Paper highlights importance of recognising 'temporality' in MND
NewsWe must recognise temporality when providing services, care and support to people with motor neurone disease, suggest the authors of a new paper.
Temporality is explained as the impact of a persons' past and their future on how they experience their present. The authors suggest it is a core part of providing holistic care to someone with MND. This is not only due to the rate of progression often experienced by someone with MND, but because, unlike with other neurological conditions, MND causes certain and ongoing change where functionality, once lost, will not be regained (King 2009).
'The need to consider ‘temporality’ in person-centred care of people with motor neurone disease', was published in the Journal of Evaluation in Clinical Practice in June and reviewed people's reflections on MND in terms of their broader emotional, spiritual and existential experiences.
'The overall aim of this paper is to provide practical insight into the way that professionals caring for a person with motor neurone disease (MND) can recognise, respect and respond to that person's temporality; that is, the person that they have been, that they are now and that they will be in the future.'
Denise Harris, consultant occupational therapist and co-author of the paper
The authors suggest that, by acknowledging a person as more than a 'patient with MND', we can adopt a person-centred care model which focuses on understanding a person in a wider temporal frame and beyond the context of their illness.
Figure taken from paper summarising a temporal model of care in MND
'Understanding the individual is important, as it can support them to negotiate their way through the disease trajectory in the present and inform care in the future. In a disease which has no cure, focusing on person-centred care in the present takes on an important meaning and understanding day-to-day concerns, needs and preferences can inform this undertaking.'
Through a collaborative approach between professionals, the person living with MND and their family, this type of individualised, person-centred care 'may prevent a person experiencing life in crisis and suffering towards the end of life.'.

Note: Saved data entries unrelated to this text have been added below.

===== src/design/hk_pkg.sv =====
package hk_pkg;

  localparam int unsigned CodeWidth   = 16;
  localparam int unsigned TimeWidth   = 32;
  localparam int unsigned CfgWidth    = 16;
  localparam int unsigned CfgIdxWidth = 3;
  localparam int unsigned VolWidth    = 5;
  localparam int unsigned BriWidth    = 4;
  localparam int unsigned KeyValWidth = 2;

  localparam logic [VolWidth-1:0] VolumeTop     = 5'd20;
  localparam logic [BriWidth-1:0] BrightnessTop = 4'd10;

  localparam logic [CfgWidth-1:0] RepeatDelayRst    = 16'd300;
  localparam logic [CfgWidth-1:0] RepeatIntervalRst = 16'd100;
  localparam logic [CfgWidth-1:0] SleepGapRst       = 16'd1000;
  localparam logic [VolWidth-1:0] VolumeStartRst    = 5'd0;
  localparam logic [BriWidth-1:0] BrightnessStartRst = 4'd0;

  typedef enum logic [1:0] {
    CMD_FRAME_BEGIN = 2'd0,
    CMD_KEY_EVENT   = 2'd1,
    CMD_FRAME_END   = 2'd2
  } cmd_e;

  typedef enum logic [KeyValWidth-1:0] {
    KEY_RELEASED = 2'd0,
    KEY_PRESSED  = 2'd1,
    KEY_REPEAT   = 2'd2,
    KEY_OTHER    = 2'd3
  } key_val_e;

  typedef enum logic [CfgIdxWidth-1:0] {
    REG_MENU_KEY         = 3'd0,
    REG_UP_KEY           = 3'd1,
    REG_DOWN_KEY         = 3'd2,
    REG_REPEAT_DELAY     = 3'd3,
    REG_REPEAT_INTERVAL  = 3'd4,
    REG_SLEEP_GAP        = 3'd5,
    REG_VOLUME_START     = 3'd6,
    REG_BRIGHTNESS_START = 3'd7
  } cfg_idx_e;

  typedef struct packed {
    logic [1:0]             command;
    logic [TimeWidth-1:0]   time_ms;
    logic                   event_is_key;
    logic [CodeWidth-1:0]   key_code;
    logic [KeyValWidth-1:0] key_value;
  } item_t;

  typedef struct packed {
    logic [VolWidth-1:0] volume;
    logic [BriWidth-1:0] brightness;
    logic                level_changed;
  } result_t;

  typedef struct packed {
    logic [CodeWidth-1:0] menu_key_code;
    logic [CodeWidth-1:0] up_key_code;
    logic [CodeWidth-1:0] down_key_code;
    logic [CfgWidth-1:0]  repeat_delay_ms;
    logic [CfgWidth-1:0]  repeat_interval_ms;
    logic [CfgWidth-1:0]  sleep_gap_ms;
  } cfg_t;

  typedef struct packed {
    logic                vol_load;
    logic [VolWidth-1:0] vol_value;
    logic                bri_load;
    logic [BriWidth-1:0] bri_value;
  } level_load_t;

  function automatic logic [VolWidth-1:0] step_volume(logic [VolWidth-1:0] lvl,
                                                      logic raise);
    logic [VolWidth-1:0] res;
    res = lvl;
    if (raise) begin
      if (lvl < VolumeTop) res = lvl + 5'd1;
    end else if (lvl != '0) begin
      res = lvl - 5'd1;
    end
    return res;
  endfunction

  function automatic logic [BriWidth-1:0] step_brightness(logic [BriWidth-1:0] lvl,
                                                          logic raise);
    logic [BriWidth-1:0] res;
    res = lvl;
    if (raise) begin
      if (lvl < BrightnessTop) res = lvl + 4'd1;
    end else if (lvl != '0) begin
      res = lvl - 4'd1;
    end
    return res;
  endfunction

endpackage


===== src/design/hk_item_if.sv =====
interface hk_item_if;
  import hk_pkg::*;

  logic                   valid;
  logic                   ready;
  logic [1:0]             command;
  logic [TimeWidth-1:0]   time_ms;
  logic                   event_is_key;
  logic [CodeWidth-1:0]   key_code;
  logic [KeyValWidth-1:0] key_value;

  modport source (output valid, command, time_ms, event_is_key, key_code, key_value,
                  input ready);
  modport sink (input valid, command, time_ms, event_is_key, key_code, key_value,
                output ready);
endinterface

interface hk_result_if;
  import hk_pkg::*;

  logic                valid;
  logic                ready;
  logic [VolWidth-1:0] volume;
  logic [BriWidth-1:0] brightness;
  logic                level_changed;

  modport source (output valid, volume, brightness, level_changed, input ready);
  modport sink (input valid, volume, brightness, level_changed, output ready);
endinterface


===== src/design/hk_cfg_regs.sv =====
module hk_cfg_regs (
  input  logic                                clk_i,
  input  logic                                rst_ni,
  input  logic                                cfg_we_i,
  input  logic [hk_pkg::CfgIdxWidth-1:0]      cfg_index_i,
  input  logic [hk_pkg::CfgWidth-1:0]         cfg_wdata_i,
  output hk_pkg::cfg_t                        cfg_o,
  output hk_pkg::level_load_t                 load_o
);
  import hk_pkg::*;

  cfg_t cfg_q, cfg_d;

  always_comb begin
    cfg_d  = cfg_q;
    load_o = '0;
    if (cfg_we_i) begin
      case (cfg_index_i)
        REG_MENU_KEY:        cfg_d.menu_key_code      = cfg_wdata_i;
        REG_UP_KEY:          cfg_d.up_key_code        = cfg_wdata_i;
        REG_DOWN_KEY:        cfg_d.down_key_code      = cfg_wdata_i;
        REG_REPEAT_DELAY:    cfg_d.repeat_delay_ms    = cfg_wdata_i;
        REG_REPEAT_INTERVAL: cfg_d.repeat_interval_ms = cfg_wdata_i;
        REG_SLEEP_GAP:       cfg_d.sleep_gap_ms       = cfg_wdata_i;
        REG_VOLUME_START: begin
          load_o.vol_load  = 1'b1;
          load_o.vol_value = (cfg_wdata_i[VolWidth-1:0] > VolumeTop) ?
                             VolumeTop : cfg_wdata_i[VolWidth-1:0];
        end
        REG_BRIGHTNESS_START: begin
          load_o.bri_load  = 1'b1;
          load_o.bri_value = (cfg_wdata_i[BriWidth-1:0] > BrightnessTop) ?
                             BrightnessTop : cfg_wdata_i[BriWidth-1:0];
        end
        default: ;
      endcase
    end
  end

  always_ff @(posedge clk_i or negedge rst_ni) begin
    if (!rst_ni) begin
      cfg_q.menu_key_code      <= '0;
      cfg_q.up_key_code        <= '0;
      cfg_q.down_key_code      <= '0;
      cfg_q.repeat_delay_ms    <= RepeatDelayRst;
      cfg_q.repeat_interval_ms <= RepeatIntervalRst;
      cfg_q.sleep_gap_ms       <= SleepGapRst;
    end else begin
      cfg_q <= cfg_d;
    end
  end

  assign cfg_o = cfg_q;

endmodule


===== src/design/hk_level_core.sv =====
module hk_level_core (
  input  logic                clk_i,
  input  logic                rst_ni,
  input  logic                fire_i,
  input  hk_pkg::item_t       item_i,
  input  hk_pkg::cfg_t        cfg_i,
  input  hk_pkg::level_load_t load_i,
  output hk_pkg::result_t     result_o
);
  import hk_pkg::*;

  logic [VolWidth-1:0]    vol_q, vol_d;
  logic [BriWidth-1:0]    bri_q, bri_d;
  logic [KeyValWidth-1:0] menu_held_q, menu_held_d;
  logic [KeyValWidth-1:0] up_held_q, up_held_d, up_fresh_q, up_fresh_d;
  logic [KeyValWidth-1:0] dn_held_q, dn_held_d, dn_fresh_q, dn_fresh_d;
  logic [TimeWidth-1:0]   up_due_q, up_due_d, dn_due_q, dn_due_d;
  logic [TimeWidth-1:0]   frame_time_q, frame_time_d, prev_time_q, prev_time_d;
  logic                   ignore_q, ignore_d;
  logic                   up_go, dn_go;
  logic [TimeWidth-1:0]   delay_ext, interval_ext, gap_ext;

  assign delay_ext    = {{(TimeWidth-CfgWidth){1'b0}}, cfg_i.repeat_delay_ms};
  assign interval_ext = {{(TimeWidth-CfgWidth){1'b0}}, cfg_i.repeat_interval_ms};
  assign gap_ext      = {{(TimeWidth-CfgWidth){1'b0}}, cfg_i.sleep_gap_ms};

  always_comb begin
    vol_d        = vol_q;
    bri_d        = bri_q;
    menu_held_d  = menu_held_q;
    up_held_d    = up_held_q;
    up_fresh_d   = up_fresh_q;
    up_due_d     = up_due_q;
    dn_held_d    = dn_held_q;
    dn_fresh_d   = dn_fresh_q;
    dn_due_d     = dn_due_q;
    frame_time_d = frame_time_q;
    prev_time_d  = prev_time_q;
    ignore_d     = ignore_q;
    up_go        = 1'b0;
    dn_go        = 1'b0;

    if (fire_i) begin
      case (item_i.command)
        CMD_FRAME_BEGIN: begin
          frame_time_d = item_i.time_ms;
          if ((item_i.time_ms - prev_time_q) > gap_ext) ignore_d = 1'b1;
        end
        CMD_KEY_EVENT: begin
          if (!ignore_q && item_i.event_is_key && (item_i.key_value != KEY_OTHER)) begin
            if (item_i.key_code == cfg_i.menu_key_code) begin
              menu_held_d = item_i.key_value;
            end else if (item_i.key_code == cfg_i.up_key_code) begin
              up_held_d  = item_i.key_value;
              up_fresh_d = item_i.key_value;
              if (item_i.key_value != KEY_RELEASED) up_due_d = frame_time_q + delay_ext;
            end else if (item_i.key_code == cfg_i.down_key_code) begin
              dn_held_d  = item_i.key_value;
              dn_fresh_d = item_i.key_value;
              if (item_i.key_value != KEY_RELEASED) dn_due_d = frame_time_q + delay_ext;
            end
          end
        end
        CMD_FRAME_END: begin
          // An ignored frame drops all key state, so nothing steps below.
          if (ignore_q) begin
            menu_held_d = '0;
            up_held_d   = '0;
            up_fresh_d  = '0;
            up_due_d    = '0;
            dn_held_d   = '0;
            dn_fresh_d  = '0;
            dn_due_d    = '0;
          end
          up_go = (up_fresh_d != '0) ||
                  ((up_held_d != '0) && (frame_time_q >= up_due_d));
          if (up_go) begin
            if (menu_held_d != '0) bri_d = step_brightness(bri_d, 1'b1);
            else vol_d = step_volume(vol_d, 1'b1);
            if (up_fresh_d != '0) up_fresh_d = '0;
            else up_due_d = up_due_d + interval_ext;
          end
          dn_go = (dn_fresh_d != '0) ||
                  ((dn_held_d != '0) && (frame_time_q >= dn_due_d));
          if (dn_go) begin
            if (menu_held_d != '0) bri_d = step_brightness(bri_d, 1'b0);
            else vol_d = step_volume(vol_d, 1'b0);
            if (dn_fresh_d != '0) dn_fresh_d = '0;
            else dn_due_d = dn_due_d + interval_ext;
          end
          prev_time_d = frame_time_q;
          ignore_d    = 1'b0;
        end
        default: ;
      endcase
    end

    if (load_i.vol_load) vol_d = load_i.vol_value;
    if (load_i.bri_load) bri_d = load_i.bri_value;
  end

  always_ff @(posedge clk_i or negedge rst_ni) begin
    if (!rst_ni) begin
      vol_q        <= VolumeStartRst;
      bri_q        <= BrightnessStartRst;
      menu_held_q  <= '0;
      up_held_q    <= '0;
      up_fresh_q   <= '0;
      up_due_q     <= '0;
      dn_held_q    <= '0;
      dn_fresh_q   <= '0;
      dn_due_q     <= '0;
      frame_time_q <= '0;
      prev_time_q  <= '0;
      ignore_q     <= 1'b0;
    end else begin
      vol_q        <= vol_d;
      bri_q        <= bri_d;
      menu_held_q  <= menu_held_d;
      up_held_q    <= up_held_d;
      up_fresh_q   <= up_fresh_d;
      up_due_q     <= up_due_d;
      dn_held_q    <= dn_held_d;
      dn_fresh_q   <= dn_fresh_d;
      dn_due_q     <= dn_due_d;
      frame_time_q <= frame_time_d;
      prev_time_q  <= prev_time_d;
      ignore_q     <= ignore_d;
    end
  end

  assign result_o.volume        = vol_d;
  assign result_o.brightness    = bri_d;
  assign result_o.level_changed = (vol_d != vol_q) || (bri_d != bri_q);

endmodule


===== src/design/hotkey_level_autorepeat.sv =====
// Hotkey level controller with typematic auto repeat for volume and brightness.
// Items arrive on the in_i channel: frame begin (carries the millisecond time),
// key event, and frame end. Every accepted item produces exactly one result on
// the out_o channel with the current volume, brightness and a flag that tells
// whether this item changed a level.
// The block has an input register and a result register. An accepted item is
// held in the input register; its result is computed from it and is written
// to the result register when out_o is not stalled, and is offered from there.
// One item can be accepted in every cycle while out_o is not stalled.
// The level state and the result are updated in one pass of logic between the
// two registers.
// When the receiver stalls, the result is held and the input register still
// takes one more item; after that in_i.ready drops until out_o is taken.
// Configuration registers are written through cfg_we_i, cfg_index_i and
// cfg_wdata_i; the user must write only while no item is in flight, as the
// block does not enforce it. A start level loads at once, clamped to its top.
// Reset empties both registers, clears key state and times, and loads the
// default delays and start levels.
module hotkey_level_autorepeat (
  input  logic                           clk_i,
  input  logic                           rst_ni,
  hk_item_if.sink                        in_i,
  hk_result_if.source                    out_o,
  input  logic                           cfg_we_i,
  input  logic [hk_pkg::CfgIdxWidth-1:0] cfg_index_i,
  input  logic [hk_pkg::CfgWidth-1:0]    cfg_wdata_i
);
  import hk_pkg::*;

  cfg_t        cfg;
  level_load_t load;
  item_t       item_q;
  logic        item_valid_q;
  result_t     result_q, result_d;
  logic        out_valid_q;
  logic        advance, fire;

  assign advance  = !out_valid_q || out_o.ready;
  assign fire     = item_valid_q && advance;
  assign in_i.ready = !item_valid_q || advance;

  hk_cfg_regs u_cfg (
    .clk_i       (clk_i),
    .rst_ni      (rst_ni),
    .cfg_we_i    (cfg_we_i),
    .cfg_index_i (cfg_index_i),
    .cfg_wdata_i (cfg_wdata_i),
    .cfg_o       (cfg),
    .load_o      (load)
  );

  hk_level_core u_core (
    .clk_i    (clk_i),
    .rst_ni   (rst_ni),
    .fire_i   (fire),
    .item_i   (item_q),
    .cfg_i    (cfg),
    .load_i   (load),
    .result_o (result_d)
  );

  always_ff @(posedge clk_i or negedge rst_ni) begin
    if (!rst_ni) begin
      item_valid_q <= 1'b0;
      out_valid_q  <= 1'b0;
    end else begin
      if (in_i.ready) item_valid_q <= in_i.valid;
      if (advance) out_valid_q <= item_valid_q;
    end
  end

  always_ff @(posedge clk_i) begin
    if (in_i.valid && in_i.ready) begin
      item_q.command      <= in_i.command;
      item_q.time_ms      <= in_i.time_ms;
      item_q.event_is_key <= in_i.event_is_key;
      item_q.key_code     <= in_i.key_code;
      item_q.key_value    <= in_i.key_value;
    end
    if (fire) result_q <= result_d;
  end

  assign out_o.valid         = out_valid_q;
  assign out_o.volume        = result_q.volume;
  assign out_o.brightness    = result_q.brightness;
  assign out_o.level_changed = result_q.level_changed;

endmodule

===== src/flat_wrapper.sv =====
// flat-port wrapper written by rule: the top's interface ports become plain ports
module hotkey_level_autorepeat_flat import hk_pkg::*;
  (clk_i, rst_ni, cfg_we_i, cfg_index_i, cfg_wdata_i, in_i_valid, in_i_command, in_i_time_ms, in_i_event_is_key, in_i_key_code, in_i_key_value, in_i_ready, out_o_valid, out_o_volume, out_o_brightness, out_o_level_changed, out_o_ready);
  hk_item_if in_i_i ();
  hk_result_if out_o_i ();
  input  logic clk_i;
  input  logic rst_ni;
  input  logic cfg_we_i;
  input  logic [hk_pkg::CfgIdxWidth-1:0] cfg_index_i;
  input  logic [hk_pkg::CfgWidth-1:0] cfg_wdata_i;
  input wire logic [$bits(in_i_i.valid)-1:0] in_i_valid;
  input wire logic [$bits(in_i_i.command)-1:0] in_i_command;
  input wire logic [$bits(in_i_i.time_ms)-1:0] in_i_time_ms;
  input wire logic [$bits(in_i_i.event_is_key)-1:0] in_i_event_is_key;
  input wire logic [$bits(in_i_i.key_code)-1:0] in_i_key_code;
  input wire logic [$bits(in_i_i.key_value)-1:0] in_i_key_value;
  output wire logic [$bits(in_i_i.ready)-1:0] in_i_ready;
  output wire logic [$bits(out_o_i.valid)-1:0] out_o_valid;
  output wire logic [$bits(out_o_i.volume)-1:0] out_o_volume;
  output wire logic [$bits(out_o_i.brightness)-1:0] out_o_brightness;
  output wire logic [$bits(out_o_i.level_changed)-1:0] out_o_level_changed;
  input wire logic [$bits(out_o_i.ready)-1:0] out_o_ready;
  assign in_i_i.valid = in_i_valid;
  assign in_i_i.command = in_i_command;
  assign in_i_i.time_ms = in_i_time_ms;
  assign in_i_i.event_is_key = in_i_event_is_key;
  assign in_i_i.key_code = in_i_key_code;
  assign in_i_i.key_value = in_i_key_value;
  assign in_i_ready = in_i_i.ready;
  assign out_o_valid = out_o_i.valid;
  assign out_o_volume = out_o_i.volume;
  assign out_o_brightness = out_o_i.brightness;
  assign out_o_level_changed = out_o_i.level_changed;
  assign out_o_i.ready = out_o_ready;
  hotkey_level_autorepeat u_core (.clk_i(clk_i), .rst_ni(rst_ni), .in_i(in_i_i), .out_o(out_o_i), .cfg_we_i(cfg_we_i), .cfg_index_i(cfg_index_i), .cfg_wdata_i(cfg_wdata_i));
endmodule

===== config.mk =====
export PLATFORM = sky130hd
export DESIGN_NAME = hotkey_level_autorepeat_flat
export DESIGN_NICKNAME = d
export VERILOG_FILES = /design/src/design/hk_pkg.sv /design/src/design/hk_item_if.sv /design/src/design/hk_cfg_regs.sv /design/src/design/hk_level_core.sv /design/src/design/hotkey_level_autorepeat.sv /design/src/flat_wrapper.sv
export SDC_FILE = /design/constraint.sdc
export NUM_CORES = 1
export LEC_CHECK = 0
export BUFFER_PORTS_ARGS = -buffer_cell sky130_fd_sc_hd__buf_2
export CAP_MARGIN = 20
export CORE_ASPECT_RATIO = 1.75
export CORE_MARGIN = 2
export CORE_UTILIZATION = 51
export DETAILED_ROUTE_END_ITERATION = 12
export GPL_ROUTABILITY_DRIVEN = 0
export PLACE_DENSITY = 0.68
export SLEW_MARGIN = 40
export SYNTH_ARGS = -nofsm -noshare
export SYNTH_HDL_FRONTEND = slang
export SYNTH_SLANG_ARGS = --single-unit

===== constraint.sdc =====
create_clock -name clk_i -period 12.88 [get_ports clk_i]
set_input_delay 2.576 -clock clk_i [delete_from_list [all_inputs] [get_ports clk_i]]
set_output_delay 2.576 -clock clk_i [all_outputs]
set_load 0.005 [all_outputs]

======== Word-level counts from Yosys, hierarchy flattened ========
Cells that the tools add are included.
cells by class
  order comparisons ....................... 7
  add/sub/neg operators ................... 8
  equality and inequality tests ........... 23
  muxes and demuxes ....................... 82
  reductions and logical operators ........ 40
operator list
  cell                                            count
  two-way mux 32 bit                              18
  case mux 32 bit (2 select lines)                2
  adder 32 x 16 -> 32 bit                         3
  two-way mux 5 bit                               13
  greater-or-equal comparator 32 bit              2
  two-way mux 2 bit                               28
  == test 16 bit                                  3
  two-way mux 4 bit                               12
  > comparator 32 x 16 -> 1 bit                   1
  subtractor 32 bit                               1
  case mux 2 bit (2 select lines)                 5
  != test 2 bit (second input constant)           9
  AND reduction 2 bit                             8
  nonzero test 2 bit                              8
  == test 3 bit (second input constant)           4
  AND reduction 6 bit                             2
  two-way mux 11 bit                              1
  AND reduction 7 bit                             1
  == test 3 x 2 -> 1 bit (second input constant)  2
  logical AND 1 bit                               6
  two-way mux 6 bit                               1
  adder 5 x 1 -> 5 bit (second input constant)    1
  > comparator 5 bit (second input constant)      1
  logical OR 1 bit                                5
  other kinds (21)                                23
storage, ports and cells
  word-level logic and storage cells ...... 188
  output and inout bits ................... 12
  bits of input ports ..................... 77
  bits in registers ....................... 309

======== Longest topological paths before layout ========
Gate-level depths: netlist (run 1).
  depth after elaboration ................. 19
  depth in mapped cells ................... 25
  gate-level depth less buffers ........... 25

======== Cells and area by module ========
A second synthesis (run 1) with hierarchy kept.
unflattened totals
  cells, all modules ...................... 2,186
  area total of the unflattened synthesis .. 20,593.5 sq um
by module, submodules not included
  module                   cells each  sequential area each (sq um)  times used  area each (sq um)
  hk_level_core            1,885       3,703.6                       1           14,811.7
  hk_cfg_regs              230         2,418.6                       1           3,786.1
  hotkey_level_autorepeat  71          1,941.9                       1           1,995.7

======== Least setup slack after synthesis (run 1) ========
Ideal clock, no wire load.
  path kind ............................... in2out
  start ................................... input port out_o_ready
  end ..................................... output port in_i_ready
  buffers on the path ..................... 0
  setup slack ............................. 7.554 ns
  arrival time ............................ 2.750 ns
  cell stages on the path ................. 1
  required time ........................... 10.304 ns
  cells stage by stage .................... nand3b_1
on the way
  longest elaborated chain between the ends .. 2
ends and longest elaborated chain
  element             RTL line                       text
  start: declaration  flat_wrapper.sv:22             input wire logic [$bits(out_o_i.ready)-1:0] out_o_ready;
  logical OR 1 bit    hotkey_level_autorepeat.sv:38  assign advance = !out_valid_q || out_o.ready;
  logical OR 1 bit    hotkey_level_autorepeat.sv:40  assign in_i.ready = !item_valid_q || advance;
  end: declaration    flat_wrapper.sv:17             output wire logic [$bits(in_i_i.ready)-1:0] in_i_ready;
No other way between the ends.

Some of the aspects that were reflected on included:
loss of person (lived body experienced in silence);
loss of relationships (lived relations are challenged);
loss of home and loss of time (lived space and lived time take on new meaning);
loss of future (dying—facing it alone),
loss of embodiment;
loss of spatiality;
mood in relation to their lifeworld;
being with others;
facing their own mortality
facing their loss of temporality and spatiality
The article is available via open access online.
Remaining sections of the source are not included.